8年分の過去問が収録されておりこの本1冊で合格点レベルまで進められます。

また、分野別に問題編集されておりので出題傾向の傾向を掴んだ学習が行えます。

WEB講義を動画で見ることが出来るのでありがたいです。

ただし、この本に限らずGET研究所の出版物は誤植が多いので注意が必要です。

個人的にはこの誤植のせいで何問か落としてしまったので

必ずGET研究所のホームページで誤植があるかを確認してから学習することを

おすすめしたいと思います。

 

 

地域開発研究所

1級電気工事施工管理技術検定試験問題解説集録版

この本の出版社である地域開発研究所では講習会も行っており

この講習会の内容は試験問題での出題傾向をしっかり捉えたものでありおすすめです。

GET研究所のスーパーテキストよりも2年分多い過去問10年分収録されており

確実に合格を目指す方にはおすすめです。

私もこの本を買いましたがスーパーテキストに収録されていない2年分を

最後の模擬試験のつもりで時間を計ってやってみました。

問題は年度別で編集されているので、この試験の場合は前年度に出題された問題は

出ないという傾向があり、あえて前年度の問題は学習しないという判断をするのも

合格に近づけるコツであり、この本で学習する意義があるといえます。

分野別に勉強を勧めていきたい人にはスーパーテキストかこの出版社から出ている

分野別問題集を購入するのもいいと思います。

(ただ、分野別問題集を購入するならスーパーテキストをおすすめします。

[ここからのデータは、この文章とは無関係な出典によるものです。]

==> src/rtl/xlat_pkg.sv <==
package xlat_pkg;

    parameter int XL_AW    = 32;   // address and size width
    parameter int XL_PSW   = 4;    // parent space id width
    parameter int XL_NSLOT = 4;    // window slots
    localparam int SLOT_W    = $clog2(XL_NSLOT);
    localparam int CFGSLOT_W = SLOT_W + 1;

    typedef struct packed {
        logic [XL_AW-1:0]  pbase;
        logic [XL_AW-1:0]  cbase;
        logic [XL_PSW-1:0] pspace;
        logic [XL_AW-1:0]  size;
    } win_t;

    typedef enum logic [2:0] {
        ERR_NONE    = 3'd0,
        ERR_SLOT    = 3'd1,
        ERR_DUP     = 3'd2,
        ERR_NOWIN   = 3'd3,
        ERR_DMASPC  = 3'd4
    } err_e;

    function automatic logic [XL_AW:0] ext(input logic [XL_AW-1:0] a);
        return {1'b0, a};
    endfunction

    // window holds the whole access [addr, endx) and the access does not wrap
    function automatic logic win_holds(input win_t w,
                                       input logic [XL_AW-1:0] addr,
                                       input logic [XL_AW:0] endx);
        logic [XL_AW:0] top;
        logic [XL_AW:0] lim;
        top = ext(w.pbase) + ext(w.size);
        lim = {1'b1, {XL_AW{1'b0}}};
        return (w.size != '0) && (addr >= w.pbase) && (endx <= top) && (endx <= lim);
    endfunction

    function automatic logic in_closed(input logic [XL_AW:0] x,
                                       input logic [XL_AW:0] lo,
                                       input logic [XL_AW:0] hi);
        return (x >= lo) && (x <= hi);
    endfunction

endpackage

==> src/rtl/xlat_table.sv <==
module xlat_table
    import xlat_pkg::*;
(
    input  logic                  clk,
    input  logic                  rst,
    input  logic                  cfg_valid,
    input  logic                  cfg_clear,
    input  logic [CFGSLOT_W-1:0]  cfg_slot,
    input  win_t                  cfg_win,
    input  logic                  en_req,
    output win_t [XL_NSLOT-1:0]   win,
    output logic                  enabled,
    output err_e                  cfg_err,
    output logic                  en_err
);

    logic [XL_NSLOT-1:0] used;
    logic                any_used;
    logic                accept;
    logic                slot_ok;
    logic                dup;

    for (genvar g = 0; g < XL_NSLOT; g++) begin : g_used
        assign used[g] = (win[g].size != '0);
    end

    assign any_used = |used;
    assign accept   = cfg_valid && !cfg_clear;
    assign slot_ok  = (cfg_slot < CFGSLOT_W'(XL_NSLOT));
    assign dup      = slot_ok && used[cfg_slot[SLOT_W-1:0]];

    always_comb begin
        cfg_err = ERR_NONE;
        if (accept && !slot_ok)  cfg_err = ERR_SLOT;
        else if (accept && dup)  cfg_err = ERR_DUP;
    end

    assign en_err = en_req && !any_used;

    always_ff @(posedge clk) begin
        if (rst) begin
            win     <= '0;
            enabled <= 1'b0;
        end else if (cfg_clear) begin
            for (int i = 0; i < XL_NSLOT; i++) win[i].size <= '0;
            enabled <= 1'b0;
        end else begin
            if (accept && slot_ok && !dup) win[cfg_slot[SLOT_W-1:0]] <= cfg_win;
            if (en_req && any_used) enabled <= 1'b1;
        end
    end

    // bad slot index leaves the table untouched
    a_r2_badslot_no_write: assert property (@(posedge clk) disable iff (rst)
        (accept && !slot_ok) |=> (win == $past(win)));

    // a duplicate write leaves the table untouched
    a_r3_dup_no_write: assert property (@(posedge clk) disable iff (rst)
        (accept && dup) |=> (win == $past(win)));

    // after a clear no slot is in use and translation is off
    a_r4_clear_empties: assert property (@(posedge clk) disable iff (rst)
        cfg_clear |=> (used == '0 && !enabled));

    // an empty-table enable never turns translation on
    a_r5_empty_enable: assert property (@(posedge clk) disable iff (rst)
        (en_req && !any_used && !enabled) |=> !enabled);

endmodule

==> src/rtl/xlat_outbound.sv <==
module xlat_outbound
    import xlat_pkg::*;
#(
    parameter int NBW = 16
) (
    input  logic                 clk,
    input  logic                 rst,
    input  win_t [XL_NSLOT-1:0]  win,
    input  logic                 enabled,
    input  logic                 ob_valid,
    input  logic [XL_AW-1:0]     ob_addr,
    input  logic [NBW-1:0]       ob_nbytes,
    output logic                 ob_rsp_valid,
    output logic                 ob_hit,
    output logic [SLOT_W-1:0]    ob_slot,
    output logic [XL_PSW-1:0]    ob_pspace,
    output logic [XL_AW-1:0]     ob_caddr,
    output logic [NBW-1:0]       ob_count
);

    logic [XL_AW:0]       endx;
    logic [XL_NSLOT-1:0]  claim;
    logic [SLOT_W-1:0]    sel;
    logic                 hit;

    assign endx = ext(ob_addr) + {{(XL_AW+1-NBW){1'b0}}, ob_nbytes};

    for (genvar g = 0; g < XL_NSLOT; g++) begin : g_claim
        assign claim[g] = win_holds(win[g], ob_addr, endx);
    end

    always_comb begin
        sel = '0;
        for (int i = XL_NSLOT-1; i >= 0; i--) begin
            if (claim[i]) sel = SLOT_W'(i);
        end
    end

    assign hit = ob_valid && enabled && (|claim);

    always_ff @(posedge clk) begin
        if (rst) begin
            ob_rsp_valid <= 1'b0;
            ob_hit       <= 1'b0;
            ob_slot      <= '0;
            ob_pspace    <= '0;
            ob_caddr     <= '0;
            ob_count     <= '0;
        end else begin
            ob_rsp_valid <= ob_valid;
            ob_hit       <= hit;
            ob_slot      <= hit ? sel : '0;
            ob_pspace    <= hit ? win[sel].pspace : '0;
            ob_caddr     <= hit ? (ob_addr - win[sel].pbase + win[sel].cbase) : '0;
            ob_count     <= hit ? ob_nbytes : '0;
        end
    end

    // every request gets its result on the next cycle
    a_r6_one_cycle: assert property (@(posedge clk) disable iff (rst)
        ob_valid |=> ob_rsp_valid);

    // a miss moves no bytes
    a_r8_miss_zero: assert property (@(posedge clk) disable iff (rst)
        (ob_rsp_valid && !ob_hit) |-> (ob_count == '0));

    // nothing is claimed while translation is off
    a_r6_off_no_hit: assert property (@(posedge clk) disable iff (rst)
        (ob_valid && !enabled) |=> !ob_hit);

endmodule

==> src/rtl/xlat_inbound.sv <==
module xlat_inbound
    import xlat_pkg::*;
#(
    parameter int NBW = 16
) (
    input  logic                 clk,
    input  logic                 rst,
    input  logic [XL_AW-1:0]     mem_cbase,
    input  logic [XL_AW-1:0]     mem_size,
    input  logic [XL_PSW-1:0]    mem_pspace,
    input  logic                 dma_valid,
    input  logic [SLOT_W-1:0]    dma_space,
    input  logic [XL_AW-1:0]     dma_addr,
    input  logic [NBW-1:0]       dma_nbytes,
    output logic                 dma_rsp_valid,
    output logic                 dma_fwd,
    output logic                 dma_reject,
    output logic [XL_AW-1:0]     dma_paddr,
    output logic [XL_PSW-1:0]    dma_pspace,
    output logic                 dma_err
);

    logic [XL_AW:0] lo, hi, s, e;
    logic           mem_ok, own, fwd;

    assign lo     = ext(mem_cbase);
    assign hi     = ext(mem_cbase) + ext(mem_size);
    assign s      = ext(dma_addr);
    assign e      = ext(dma_addr) + {{(XL_AW+1-NBW){1'b0}}, dma_nbytes};
    assign mem_ok = (dma_space == '0);
    assign own    = in_closed(s, lo, hi) || in_closed(e, lo, hi);
    assign fwd    = dma_valid && mem_ok && !own;
    assign dma_err = dma_valid && !mem_ok;

    always_ff @(posedge clk) begin
        if (rst) begin
            dma_rsp_valid <= 1'b0;
            dma_fwd       <= 1'b0;
            dma_reject    <= 1'b0;
            dma_paddr     <= '0;
            dma_pspace    <= '0;
        end else begin
            dma_rsp_valid <= dma_valid;
            dma_fwd       <= fwd;
            dma_reject    <= dma_valid && mem_ok && own;
            dma_paddr     <= fwd ? dma_addr : '0;
            dma_pspace    <= fwd ? mem_pspace : '0;
        end
    end

    // forward and refuse never both
    a_r10_one_outcome: assert property (@(posedge clk) disable iff (rst)
        $onehot0({dma_fwd, dma_reject}));

    // a non-memory space is neither forwarded nor refused
    a_r9_bad_space: assert property (@(posedge clk) disable iff (rst)
        (dma_valid && dma_space != '0) |=> (!dma_fwd && !dma_reject));

    // the forwarded address is the requested one
    a_r11_addr_kept: assert property (@(posedge clk) disable iff (rst)
        (dma_valid && dma_space == '0) |=> (!dma_fwd || dma_paddr == $past(dma_addr)));

endmodule

==> src/rtl/bridge_xlat.sv <==
module bridge_xlat
    import xlat_pkg::*;
#(
    parameter int NBW = 16
) (
    input  logic                  clk,
    input  logic                  rst,
    input  logic                  cfg_valid,
    output logic                  cfg_ready,
    input  logic                  cfg_clear,
    input  logic [CFGSLOT_W-1:0]  cfg_slot,
    input  logic [XL_AW-1:0]      cfg_pbase,
    input  logic [XL_PSW-1:0]     cfg_pspace,
    input  logic [XL_AW-1:0]      cfg_cbase,
    input  logic [XL_AW-1:0]      cfg_size,
    input  logic                  en_req,
    output logic                  enabled,
    input  logic                  ob_valid,
    input  logic [XL_AW-1:0]      ob_addr,
    input  logic [NBW-1:0]        ob_nbytes,
    output logic                  ob_rsp_valid,
    output logic                  ob_hit,
    output logic [SLOT_W-1:0]     ob_slot,
    output logic [XL_PSW-1:0]     ob_pspace,
    output logic [XL_AW-1:0]      ob_caddr,
    output logic [NBW-1:0]        ob_count,
    input  logic                  dma_valid,
    input  logic [SLOT_W-1:0]     dma_space,
    input  logic [XL_AW-1:0]      dma_addr,
    input  logic [NBW-1:0]        dma_nbytes,
    output logic                  dma_rsp_valid,
    output logic                  dma_fwd,
    output logic                  dma_reject,
    output logic [XL_AW-1:0]      dma_paddr,
    output logic [XL_PSW-1:0]     dma_pspace,
    input  logic                  err_clr,
    output logic [2:0]            err_code
);

    win_t                 cfg_w;
    win_t [XL_NSLOT-1:0]  win;
    err_e                 cfg_err;
    logic                 en_err;
    logic                 dma_err;
    err_e                 cand, base, err_q;

    assign cfg_w     = '{pbase: cfg_pbase, cbase: cfg_cbase, pspace: cfg_pspace, size: cfg_size};
    assign cfg_ready = !cfg_clear;

    xlat_table u_table (
        .clk(clk), .rst(rst),
        .cfg_valid(cfg_valid), .cfg_clear(cfg_clear), .cfg_slot(cfg_slot), .cfg_win(cfg_w),
        .en_req(en_req), .win(win), .enabled(enabled),
        .cfg_err(cfg_err), .en_err(en_err)
    );

    xlat_outbound #(.NBW(NBW)) u_out (
        .clk(clk), .rst(rst), .win(win), .enabled(enabled),
        .ob_valid(ob_valid), .ob_addr(ob_addr), .ob_nbytes(ob_nbytes),
        .ob_rsp_valid(ob_rsp_valid), .ob_hit(ob_hit), .ob_slot(ob_slot),
        .ob_pspace(ob_pspace), .ob_caddr(ob_caddr), .ob_count(ob_count)
    );

    xlat_inbound #(.NBW(NBW)) u_in (
        .clk(clk), .rst(rst),
        .mem_cbase(win[0].cbase), .mem_size(win[0].size), .mem_pspace(win[0].pspace),
        .dma_valid(dma_valid), .dma_space(dma_space), .dma_addr(dma_addr), .dma_nbytes(dma_nbytes),
        .dma_rsp_valid(dma_rsp_valid), .dma_fwd(dma_fwd), .dma_reject(dma_reject),
        .dma_paddr(dma_paddr), .dma_pspace(dma_pspace), .dma_err(dma_err)
    );

    always_comb begin
        if (cfg_err != ERR_NONE) cand = cfg_err;
        else if (en_err)         cand = ERR_NOWIN;
        else if (dma_err)        cand = ERR_DMASPC;
        else                     cand = ERR_NONE;
        base = err_clr ? ERR_NONE : err_q;
    end

    always_ff @(posedge clk) begin
        if (rst)                    err_q <= ERR_NONE;
        else if (base == ERR_NONE)  err_q <= cand;
        else                        err_q <= base;
    end

    assign err_code = err_q;

    // a recorded error stays until cleared
    a_r12_sticky: assert property (@(posedge clk) disable iff (rst)
        (err_code != 3'd0 && !err_clr) |=> $stable(err_code));

    // a bad DMA space always leaves an error behind
    a_r9_err_seen: assert property (@(posedge clk) disable iff (rst)
        (dma_valid && dma_space != '0) |=> (err_code != 3'd0));

endmodule

==> config.mk <==
export PLATFORM = sky130hd
export DESIGN_NAME = bridge_xlat
export DESIGN_NICKNAME = d
export VERILOG_FILES = /design/src/rtl/xlat_pkg.sv /design/src/rtl/xlat_table.sv /design/src/rtl/xlat_outbound.sv /design/src/rtl/xlat_inbound.sv /design/src/rtl/bridge_xlat.sv
export SDC_FILE = /design/constraint.sdc
export NUM_CORES = 2
export LEC_CHECK = 0
export ABC_CLOCK_PERIOD_IN_PS = 11800
export BUFFER_PORTS_ARGS = -buffer_cell sky130_fd_sc_hd__buf_2
export CORE_UTILIZATION = 45
export DETAILED_ROUTE_END_ITERATION = 16
export PLACE_DENSITY = 0.73
export SLEW_MARGIN = 0
export SYNTH_ARGS = -nofsm -noshare
export SYNTH_HDL_FRONTEND = slang
export SYNTH_SLANG_ARGS = --single-unit
export TNS_END_PERCENT = 50
==> constraint.sdc <==
create_clock -name clk -period 11.8 [get_ports clk]
set_input_delay 2.36 -clock clk [delete_from_list [all_inputs] [get_ports clk]]
set_output_delay 2.36 -clock clk [all_outputs]
set_load 0.01 [all_outputs]
==> reports/metrics.yaml <==
timing:
  rsz0062_at_grt: "true"
  fin_skew_ns: 0.02146
  fmax_ghz: 0.08743
  finalCritPeriodShare: 0.9694
  finalSetupViolations: 0
  slew_headroom: 0.2185
  worst_pin_slew_ns: 1.165
  setup_ws_ns: 0.3617
  final_max_slew_viol_count: 0
  finalHoldViolCount: 0
  period_minus_slack_ns: 11.44
  whs_ns: 0.4539
power_and_ir_drop:
  p_leak_nw: 18.42
  clockPowerShare: 0.400
  p_sw_mw: 1.587
  p_comb_frac: 0.251
  p_int_mw: 3.342
  ir_drop_mv: 0.1026
  seqPwrFrac: 0.349
  switching_share: 0.3220
  p_per_area_mw_per_mm2: 112.9
  finalPower_mw: 4.928
worst_setup_path:
  worstSetupPathType: "in -> reg"
  crit_slowest_cell: "a2111oi_4"
  critPathMaxStageDelay_ns: 0.59
  path_max_fanout: 7
  cp-start-kind: "primary input"
  worstPathRequired_ns: 12.39
  crit_path_end_kind: "flip-flop"
  cp.arrival_ns: 12.03
floorplan:
  initial_core_util: 0.4579
  die_h_um: 294.8
  core_mm2: 0.08422
  dieArea_mm2: 0.08688
  rows: 106
  die_w_um: 294.8
  io_pins: 309
final_layout:
  fin_area_mm2: 0.04364
  final_util: 0.5182
  syn2layout_area_growth_pct: 13.16
  drive_gt1_frac: 0.1048
  fillers: 8106
  layout.nets: 6104
synthesis:
  synth_xor_area_frac: 0.04928
  synthTopCellsByArea: "dfxtp_1 (26%), ha_1 (20%), a21oi_1 (9.4%)"
  synthAdderAreaFrac: 0.2166
  syn_inst: 4977
  synth-edff-count: 0
  netlist.area_leader.share: 0.2590
  synth_compound_area_frac: 0.2219
  synth_cell_type_count: 91
  synth_simple_gate_area_frac: 0.2053
  ys_ff_latch: 499
  syn_area_mm2: 0.03857
  synth_async_sr_flop_share: 0
  synth_top_family_by_area: "compound AO/OA/AOI/OAI gates"
  syn_nets: 5831
  synth.area.mux_share: 0.001103
  synth_ff_type: "dfxtp_1"
  synth_warnings: 0
  yosysSeqAreaShare: 0.2590
  synth_area_leader_cell: "dfxtp_1"
  syn_avg_cell_area_um2: 7.749
run:
  cap_violations: 0
cts:
  ctsRootBufferMaster: "clkbuf_16"
  clkSinkCount: 499
  cts_buffers: 58
  cts_max_level: 2
  cts_tree: "built"
  clkTransAtPathRegs_ns: 0.07
  clk_latency_ns: 0.66
  cts_max_path_buffers: 3
global_route:
  grt_max_degree: 83
  antenna_found_initial: 17
  grt_pass1_wl_um: 208200
  grt_usage: 0.3140
  grt_overflow: 0
  grt_pass1_vias: 34496
route:
  drt_iter0_markers: 3566
  viasPerCell: 5.792
  vias: 37312
  route.detailed.drc: 0
  ant_nets: 0
  dr.pass1.iters: 8
  wire_per_inst_um: 21.66
  wl_um: 139500
placed_design:
  numPortBuffers: 308
  gp_congestion: 1.014
  dpl-instance-area_mm2: 0.04147
  dpl.hpwl_um: 110800
  pre_cts_ws_ns: -0.3077
run_status:
  status: "complete, no violations"
hold_path:
  hp-class: "reg -> reg"
[worst max-delay path, delay by kind of cell]
| family | cells | cell delay (ns) |
|---|---|---|
| compound gates | 16 | 4.09 |
| simple gates | 16 | 3.35 |
| fa+ha+maj | 5 | 1.73 |
| buf+inv | 3 | 0.34 |
| xor+xnor | 1 | 0.14 |
[timing repair]
item | 4_1_cts | 5_1_grt
hold buffers | 0 | 0
gates resized for setup | 0 | 10
setup buffers | 0 | 3
endpoints found under the setup margin | 0 | 8
[cell type report]
class / count / area (µm²) / area share
Multi-Input combinational cell: 4021 / 26880 / 0.6160
Tap cell: 1134 / 1419 / 0.03251
Timing Repair Buffer: 394 / 2221 / 0.05089
Clock buffer: 70 / 1588 / 0.03638
Inverter: 276 / 1036 / 0.02374
Antenna cell: 10 / 25.02 / 0.0005734
Clock inverter: 38 / 481.7 / 0.01104
Sequential cell: 499 / 9990 / 0.2289
[per-stage QoR]
stage,cells,TNS (ns)
after floorplan,4977,0
after global placement,6321,-1.283
after detailed placement,6321,-1.404
after CTS,6429,0
after global routing,6437,-0.08207
final,6442,0
[cells in the mapped netlist, types with 63 or more instances]
cell,instances
nand2_1,785
a21oi_1,728
ha_1,607
dfxtp_1,499
nor2_1,364
inv_1,275
o21ai_0,161
a21o_1,144
clkbuf_1,138
xnor2_1,126
xor2_1,91
nor3_1,83
nand4_1,82
nand3_1,70
and3_1,64
and2_1,63
[power by group through the flow]
stage	Sequential (mW)	Clock (mW)	Combinational, mW
5_1_grt	1.72	2.06	1.36
4_1_cts	1.72	2.00	1.20
2_1_floorplan	1.75	0	0.782
3_5_place_dp	1.76	0	1.19
3_3_place_gp	1.76	0	1.18
6_report	1.72	1.97	1.24
[cell families (layout without fill, tap and decap cells)]
kind of cell    count (synthesis)  after routing
other cells                     0             10
fa+ha+maj                     645            645
compound gates               1420           1420
flops                         499            499
mux                             3              3
xor+xnor                      217            217
buf+inv                       457            778
simple gates                 1736           1736
[state kept, by name, indices dropped and copies added, names as in the netlist]
| register | cells |
|---|---|
| err_code | 3 |
| u_in.dma_fwd | 1 |
| u_in.dma_paddr | 32 |
| u_in.dma_pspace | 4 |
| u_in.dma_reject | 1 |
| u_in.dma_rsp_valid | 1 |
| u_out.ob_caddr | 32 |
| u_out.ob_count | 16 |
| u_out.ob_hit | 1 |
| u_out.ob_pspace | 4 |
| u_out.ob_rsp_valid | 1 |
| u_out.ob_slot | 2 |
| u_table.enabled | 1 |
| u_table.win | 400 |
[worst paths after layout]
path                            startpoint                            end  slack [ns]  cells past startpoint
max                             ob_addr[0]  u_out.ob_caddr[31]$_SDFF_PP0_        0.36                     41
min          u_table.win[232]$_SDFFE_PP0P_  u_table.win[232]$_SDFFE_PP0P_        0.45                      2
min reg2reg  u_table.win[232]$_SDFFE_PP0P_  u_table.win[232]$_SDFFE_PP0P_        0.45                      2
max reg2reg    u_table.win[0]$_SDFFE_PP0P_  u_out.ob_caddr[31]$_SDFF_PP0_        0.61                     47
[layout by cell type, fill, tap and decap left out, types with 48 or more instances in the layout]
cell,n
nand2_1,784
a21oi_1,727
ha_1,607
dfxtp_1,499
nor2_1,363
buf_2,307
inv_1,275
o21ai_0,159
a21o_1,144
xnor2_1,126
xor2_1,91
buf_4,84
nand4_1,82
nor3_1,78
nand3_1,68
and2_1,63
and3_1,62
o21a_1,59
clkbuf_16,59
nand2b_1,50
nor2b_1,48
o211ai_1,48
[routing by layer]
metal,track usage,part of all wire
met5,0,0.00044
met4,0.1681,0.059
met3,0.04819,0.083
met2,0.5060,0.45
met1,0.4020,0.41
Note: power is estimated with default switching activity, not from simulation.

)

 

地域開発研究所

電気工事施工管理技術テキスト 【改訂第2版】

地域開発研究所の講習会ではこの本がテキストとして使われているようです。

他の講習会でもテキストとされているところも多いようです。

私もこの本を買ったのですが独学の私にはテキストを読む機会もあまりなく

結局ほとんど読まないまま試験に臨んでしまいました。

この試験の場合はテキスト中心の学習よりも過去問を中心にやっていく方が

効率的だと私は思いますのでこの本を購入することはおすめしません。

分厚く、範囲が広すぎるので読むだけでもかなりの時間がかかりそうです。

この本がなくても合格を目指すことは可能だと思いますので

厳しい言い方をすれば講習会受講用テキストだと思います。

 

スマホアプリ

移動などのスキマ時間を使った学習にはスマホアプリが有効だと思います。

特に計算問題以外の分野については特に効果的です。 

スマホアプリあまり出ていない印象でしたが、学アプリのiOS版を利用しました。

移動や仕事の空き時間なんかに暇つぶし感覚で学習しましたが

意外に効果的だったです。

学習した成果を成績表として確認できるので自分の苦手な分野を確認して

重点的に学習していくことが出来ます。

ただ、私が学習した際にはiOSの最新バージョンに対応しておらず、戻るボタンが

使えないという致命的な欠陥があり有料の問題を購入した手前

問題を戻るためにアプリを終了して対応するという工夫が必要でした。

マイナー資格ゆえの悲しさかもしれませんが、問題を有料で売っているのだから

せめてiOSの動作確認と最新バージョンへの対応ぐらいは行って欲しいと思いました。

 

まとめ

私は平成28年度にこの資格を受験して無事合格しました。

私が受験した学科試験に関しては出題傾向が変わることなく通常通りの難易度でした。

他の施工管理技士の試験のようにガラッと出題傾向が変わってしまい合格率が変動する

ということは少なく、安定した出題傾向であると言えると思います。

この資格は電気工事業、建設業の登録要件として指定されている資格の一つであり

優遇される資格でもあると思います。

また、平成30年度の試験では合格者が8,000名を超えたことなど

東京オリンピックに向けて建設ラッシュが続いていることがこの資格者の需要を

表しているとも言えます。

電気工事士、電気主任技術者に比べるとマイナーな資格ですが

取得して損のない資格だと思いますのでチャレンジしてみてはいかがでしょうか?